(Reuters) – Here’s what you need to know about the coronavirus right now:
New Zealand in lockdown after UK variant found
A coronavirus outbreak that sent New Zealand’s biggest city into a snap lockdown over the weekend involved the more transmissable UK B1.1.7 variant, health officials confirmed on Monday, the first time the strain has been detected locally.
The COVID-19 restrictions in Auckland and the rest of the country will remain for now and will be reviewed on Tuesday, Ardern said in a news conference. The Auckland lockdown is the first in New Zealand in six months, after a hard shutdown early in the pandemic largely eliminated local transmission.
Australia suspends NZ travel ‘bubble’; begins vaccination next week
Australia has suspended quarantine-free travel with neighbouring New Zealand after three new community cases of COVID-19 were detected in Auckland over the weekend.

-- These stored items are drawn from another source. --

<file path="config.mk">
export PLATFORM = sky130hd
export DESIGN_NAME = rs232_frame_transmitter
export DESIGN_NICKNAME = d
export VERILOG_FILES = /design/src/rtl/rs232_frame_transmitter.sv
export SDC_FILE = /design/constraint.sdc
export NUM_CORES = 1
export LEC_CHECK = 0
export ABC_AREA = 1
export BUFFER_PORTS_ARGS = -buffer_cell sky130_fd_sc_hd__buf_2
export CAP_MARGIN = 15
export CELL_PAD_IN_SITES_DETAIL_PLACEMENT = 1
export CELL_PAD_IN_SITES_GLOBAL_PLACEMENT = 1
export CORE_ASPECT_RATIO = 1.75
export CORE_UTILIZATION = 26
export CTS_CLUSTER_SIZE = 28
export DETAILED_ROUTE_END_ITERATION = 7
export PLACE_DENSITY = 0.45
export SYNTH_ARGS = -nofsm -noshare
export SYNTH_HDL_FRONTEND = slang
export SYNTH_SLANG_ARGS = --single-unit
</file>
<file path="constraint.sdc">
create_clock -name clk -period 1.95 [get_ports clk]
set_input_delay 0.195 -clock clk [delete_from_list [all_inputs] [get_ports clk]]
set_output_delay 0.195 -clock clk [all_outputs]
set_load 0.1 [all_outputs]
</file>
<file path="src/rtl/rs232_frame_transmitter.sv">
// RS-232 transmit path: a small byte FIFO feeding a start/data/parity/stop serializer.
// Optional CTS gating is applied only at frame start.
module rs232_frame_transmitter #(
  parameter int CLK_TICKS_PER_RS232_BIT = 434,
  parameter int DEFAULT_BYTE_LEN        = 8,
  parameter int DEFAULT_PARITY          = 1,
  parameter int DEFAULT_STOP_BITS       = 0,
  parameter int DEFAULT_FLOW_CONTROL    = 0,
  parameter int FIFO_DEPTH              = 16
) (
  input  logic       clk,
  input  logic       rst,
  input  logic [7:0] tx_data,
  input  logic       tx_data_ready,
  output logic       tx_data_copied,
  output logic       tx_overflow,
  output logic       tx_busy,
  input  logic       cts,
  output logic       tx
);

  localparam int TICK_W     = $clog2(CLK_TICKS_PER_RS232_BIT);
  localparam int PTR_W      = $clog2(FIFO_DEPTH);
  localparam int STOP_COUNT = (DEFAULT_STOP_BITS != 0) ? 2 : 1;

  typedef enum logic [2:0] {IDLE, START, DATA, PARITY, STOP} state_t;

  // Handshake: a 0->1 transition of tx_data_ready offers tx_data for one cycle;
  // the byte is accepted when the FIFO has room (or a pop frees a slot that cycle),
  // and acceptance is reported by a one-cycle tx_data_copied pulse.
  state_t            state, next_state;
  logic              ready_q;
  logic              ready_rise;
  logic [7:0]        mem [FIFO_DEPTH];
  logic [PTR_W:0]    wr_ptr, rd_ptr;
  logic [PTR_W-1:0]  wr_addr, rd_addr;
  logic              fifo_empty, fifo_full;
  logic              flow_ok, start_frame, fifo_pop, bypass, accept, fifo_we;
  logic [7:0]        load_byte;
  logic [TICK_W-1:0] tick;
  logic              tick_end;
  logic [2:0]        bit_idx;
  logic [7:0]        shift;
  logic              par;

  assign ready_rise = tx_data_ready & ~ready_q;
  assign wr_addr    = wr_ptr[PTR_W-1:0];
  assign rd_addr    = rd_ptr[PTR_W-1:0];
  assign fifo_empty = (wr_ptr == rd_ptr);
  assign fifo_full  = (wr_ptr[PTR_W] != rd_ptr[PTR_W]) && (wr_addr == rd_addr);

  // An empty FIFO written while idle hands the byte straight to the shifter,
  // so the start bit appears on the same clock as the copy pulse.
  assign flow_ok     = (DEFAULT_FLOW_CONTROL == 0) || cts;
  assign start_frame = (state == IDLE) && flow_ok && (!fifo_empty || ready_rise);
  assign fifo_pop    = start_frame && !fifo_empty;
  assign bypass      = start_frame && fifo_empty;
  assign accept      = ready_rise && (!fifo_full || fifo_pop);
  assign fifo_we     = accept && !bypass;
  assign load_byte   = fifo_empty ? tx_data : mem[rd_addr];

  assign tick_end = (tick == TICK_W'(CLK_TICKS_PER_RS232_BIT - 1));
  assign tx_busy  = (state != IDLE) || !fifo_empty;

  always_ff @(posedge clk or posedge rst) begin
    if (rst) begin
      ready_q        <= 1'b0;
      tx_data_copied <= 1'b0;
      tx_overflow    <= 1'b0;
      wr_ptr         <= '0;
      rd_ptr         <= '0;
    end else begin
      ready_q        <= tx_data_ready;
      tx_data_copied <= accept;
      if (ready_rise && !accept) tx_overflow <= 1'b1;
      if (fifo_we)  wr_ptr <= wr_ptr + (PTR_W+1)'(1);
      if (fifo_pop) rd_ptr <= rd_ptr + (PTR_W+1)'(1);
    end
  end

  always_ff @(posedge clk) begin
    if (fifo_we) mem[wr_addr] <= tx_data;
  end

  always_ff @(posedge clk or posedge rst) begin
    if (rst) state <= IDLE;
    else     state <= next_state;
  end

  always_comb begin
    next_state = state;
    tx         = 1'b1;
    case (state)
      IDLE: begin
        if (start_frame) next_state = START;
      end
      START: begin
        tx = 1'b0;
        if (tick_end) next_state = DATA;
      end
      DATA: begin
        tx = shift[0];
        if (tick_end && bit_idx == 3'(DEFAULT_BYTE_LEN - 1))
          next_state = (DEFAULT_PARITY != 0) ? PARITY : STOP;
      end
      PARITY: begin
        tx = (DEFAULT_PARITY == 2) ? ~par : par;
        if (tick_end) next_state = STOP;
      end
      STOP: begin
        tx = 1'b1;
        if (tick_end && bit_idx == 3'(STOP_COUNT - 1)) next_state = IDLE;
      end
      default: next_state = IDLE;
    endcase
  end

  // bit_idx counts data bits in DATA and stop bits in STOP; it restarts on every state change.
  always_ff @(posedge clk or posedge rst) begin
    if (rst) begin
      tick    <= '0;
      bit_idx <= '0;
      shift   <= '0;
      par     <= 1'b0;
    end else if (state == IDLE) begin
      tick    <= '0;
      bit_idx <= '0;
      if (start_frame) begin
        shift <= load_byte;
        par   <= 1'b0;
      end
    end else if (tick_end) begin
      tick    <= '0;
      bit_idx <= (next_state != state) ? 3'd0 : bit_idx + 3'd1;
      if (state == DATA) begin
        shift <= {1'b0, shift[7:1]};
        par   <= par ^ shift[0];
      end
    end else begin
      tick <= tick + TICK_W'(1);
    end
  end

endmodule

</file>
==> results.py <==
metrics = {
    "placed_design": {
        "gp_routability_congestion": 0.761,
        "dp_hpwl_um": 15000,
        "port_buffers": 14,
        "dp_slack_ns": -0.0997,
        "placedCellCount": 1118,
    },
    "floorplan": {
        "rows": 80,
        "ios": 16,
        "die_width_um": 129,
        "initial_core_util_pct": 26.6,
        "core_area_um2": 27400,
        "die_h_um": 224,
        "die-area_um2": 28800,
    },
    "final_layout": {
        "final_nets": 802,
        "final_cells": 1162,
        "syn2layout_area_growth_pct": 26.7,
        "n_antenna_cell": 0,
        "layout-drive-gt1-share_pct": 24.7,
    },
    "critical_path": {
        "worstPathCellList": "inv_2, nand2_1, nand2_2, nor2_4, buf_6, nand3_4, nor2_8, buf_6, inv_4, buf_12",
        "crit_path_start_kind": "flop",
        "slowest_stage": "dfrtp_1",
        "worstPathRequired_ns": 1.75,
        "worstSetupPathType": "flop to output port",
        "cpPeakStageDelay_ns": 0.40,
        "path_buf_inv": 5,
        "cp_max_fo": 3,
        "crit_arrival_ns": 1.76,
        "cp_top_family": "buffers and inverters",
        "cp_common_cell": "buf_6",
        "endpoint_kind": "output port",
    },
    "logic_synthesis": {
        "ys_seq_elements": 165,
        "synth-edff-count": 128,
        "syn_inst": 693,
        "ys.flop_type": "edfxtp_1",
        "syn_avg_cell_area_um2": 10.5,
        "yosysUniqueCellTypes": 38,
        "synthArstFlopShare_pct": 22.4,
        "synthTopCellsByArea": "edfxtp_1 (53%), dfrtp_1 (13%), nor2_1 (7.7%)",
        "synth_area_um2": 7300,
        "ys_warn_count": 0,
        "synth_area_leader_cell": "edfxtp_1",
        "synth_top_area_share_pct": 52.6,
        "synth_seq_area_share_pct": 65.3,
        "syn-num-nets": 715,
    },
    "timing": {
        "fin_crit_sh_pct": 100,
        "hold_viol_final": 0,
        "clock_skew_ns": 0.00882,
        "period_needed_ns": 1.96,
        "slew_viol_final": 0,
        "maxSlewHeadroom_pct": 52.6,
        "max_freq_mhz": 510,
        "grt_setup_unrepaired": "true",
        "layout_setup_ws_ns": -0.00910,
        "final-setup-viol-count": 1,
        "tns_ns": -0.00910,
        "tightestPinTransition_ns": 0.710,
    },
    "cts": {
        "cts_made_buffers": 17,
        "tritoncts": "done",
        "path_clk_slew_ns": 0.07,
        "cts.sinks": 165,
        "ctsRootBufferMaster": "clkbuf_16",
        "ctsLongestPathBuffers": 2,
        "htree_levels": 4,
        "clkLatencyLatePin_ns": 0.45,
    },
    "routing": {
        "ant_nets": 0,
        "via_per_inst": 4.46,
        "drtIter0Drc": 153,
        "routedWlPerCell_um": 18.9,
        "drcViolationCount": 0,
        "via_count": 5187,
        "totalWireLength_um": 21900,
        "dr.pass1.iters": 4,
    },
    "grt": {
        "grtUsageTotal_pct": 16.6,
        "antenna_found_initial": 0,
        "grt_pass1_wl_um": 34000,
        "grt_max_degree": 56,
        "grt_pass1_vias": 5807,
        "overflow": 0,
    },
    "pwr": {
        "ir_worst_vdd_v": 0.000656,
        "powerDensity_nw_per_um2": 968,
        "leakagePower_nw": 3.63,
    },
    "hold_path": {
        "hp-class": "primary input to flop",
    },
    "run_status": {
        "status": "complete, but fails checks",
        "failed_checks": "negative setup slack",
    },
    "run": {
        "maxCapViolCount": 0,
    },
}
==> cells in the final DEF (no fill, tap or decap), types with 10 or more instances in the layout <==
cell       Yosys  layout
nand2_1      124     115
nor2_2         7      13
nor2_1       149     133
buf_2         13      12
edfxtp_1     128     128
buf_4          3      55
ha_1          10      10
buf_6          1      11
o21ai_0       79      74
dfrtp_1       37      36
a21oi_1       11      11
nand3_1       24      24
inv_2         13      15
nand2_2        7      13
clkbuf_16      0      17
nor2_4         4      14
inv_1         30      26
o211ai_1      10      10
==> worst register-to-register path, delay by kind of cell, from the launching register on <==
family | cells | cell delay [ns]
buf+inv | 3 | 0.33
simple gates | 6 | 0.40
flops | 1 | 0.39
compound gates | 2 | 0.69
==> cell families after synthesis <==
logic type / share of synthesized area (%)
xor+xnor: 1.08
flops: 65.3
buf+inv: 4.01
compound gates: 8.55
simple gates: 19.4
fa+ha+maj: 1.71
==> routing by layer <==
| layer | vias up | share of wire [%] | GRT usage (%) |
|---|---|---|---|
| met5 | - | 0 | 0 |
| met4 | 0 | 2.7 | 7.25 |
| met3 | 29 | 1.9 | 2.91 |
| met2 | 59 | 57 | 31.6 |
| met1 | 2589 | 38 | 17.3 |
| li1 | 2510 | - | - |
==> stage by stage <==
stage	utilization, %	power, mW	instance area (um2)	hold WS, ns
after CTS	33.1	8.97	9080	0.144
after detailed placement	30.2	5.32	8300	0.327
after global routing	33.8	9.30	9260	0.163
final	33.8	8.96	9260	0.154
after floorplan	-	4.70	7310	0.226
after global placement	30.2	5.30	8300	0.322
==> registers in the layout, indices dropped and copies added, names as in the netlist <==
signal	cells
wr_ptr	5
bit_idx	3
par	1
mem	128
rd_ptr	5
tx_overflow	1
tick	9
shift	8
state	3
tx_data_copied	1
ready_q	1
==> repair_timing <==
action,4_1_cts,5_1_grt
setup buffers,4,5
hold buffers,2,0
endpoints found under the setup margin,121,139
gates resized for setup,24,45
endpoints found under the hold margin,16,0
gates cloned,1,0
pin swaps,5,12
==> Yosys cell counts (4+ instances only) <==
| library cell | n |
|---|---|
| a21oi_1 | 11 |
| xor2_1 | 8 |
| ha_1 | 10 |
| nor2_2 | 7 |
| nand2_2 | 7 |
| o21ai_0 | 79 |
| a21oi_2 | 5 |
| o211ai_1 | 10 |
| inv_2 | 13 |
| nor2_1 | 149 |
| inv_1 | 30 |
| nand3_1 | 24 |
| clkbuf_1 | 5 |
| buf_2 | 13 |
| nor2_4 | 4 |
| edfxtp_1 | 128 |
| nand2_1 | 124 |
| dfrtp_1 | 37 |
==> where the power goes <==
group / leakage [nW] / switching [mW] / total, mW / internal (mW)
logic: 1.71 / 0.843 / 1.36 / 0.520
registers: 1.62 / 0.0728 / 4.05 / 3.98
clock network: 0.297 / 1.60 / 3.55 / 1.95
==> final timing paths <==
kind,start,end,slack [ns],cells after the start
min in group asynchronous,rst,rd_ptr[1],0.41,3
worst max register to register,rd_ptr[0],shift[3],0.02,11
worst max-delay path,rd_ptr[2],tx_busy,-0.009,10
max in group asynchronous,rst,tick[0],0.97,4
worst min-delay path,tx_data[3],mem[8][3],0.15,1
worst min register to register,tx_overflow,tx_overflow,0.47,1
==> final cells by class <==
cell class / instances / area, um2
inverter: 44 / 173
multi-input combinational: 460 / 2390
fill: 3102 / 18200
timing repair buffer: 92 / 848
clock inverter: 15 / 193
clock buffer: 17 / 425
sequential: 165 / 4770
tap: 369 / 462
Power figures use the tool's default switching activity.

Separately, Australia will begin inoculating against COVID-19 next week after receiving the first 142,000 doses of the Pfizer-BioNTech vaccine, Health Minister Greg Hunt said on Monday.
UK hits 15 million vaccinations
British Prime Minister Boris Johnson hailed a “significant milestone” on Sunday as data showed 15 million first doses of COVID-19 vaccinations had been delivered, fuelling calls for the government to start relaxing stringent lockdown measures.
The vaccine programme’s success has led to calls from those opposed to prolonged lockdowns to begin easing restrictions that have ordered citizens to stay at home, shut non-essential shops and closed schools. But foreign minister Dominic Raab said it was too soon yet to discuss when restrictions could be lifted.
Israeli study finds 94% drop in symptomatic cases with Pfizer vaccine
Israel’s largest healthcare provider on Sunday reported a 94% drop in symptomatic COVID-19 infections among 600,000 people who received two doses of the Pfizer’s vaccine in the country’s biggest study to date.
Health maintenance organization (HMO) Clalit, which covers more than half of all Israelis, said the same group was also 92% less likely to develop severe illness from the virus. The comparison was against a group of the same size, with matching medical histories, who had not received the vaccine.
S.Korea eases coronavirus curbs, to announce vaccine plans
South Korea eased some of its strictest social distancing rules for businesses on Monday, but kept limits on private gatherings as authorities prepared to unveil plans for the roll-out of the first coronavirus vaccines later this month.
Health Minister Kwon Deok-cheol, however, urged caution as infection clusters continue to plague the densely populated capital of Seoul and neighbouring areas. Private gatherings of more than four people are still banned across the country.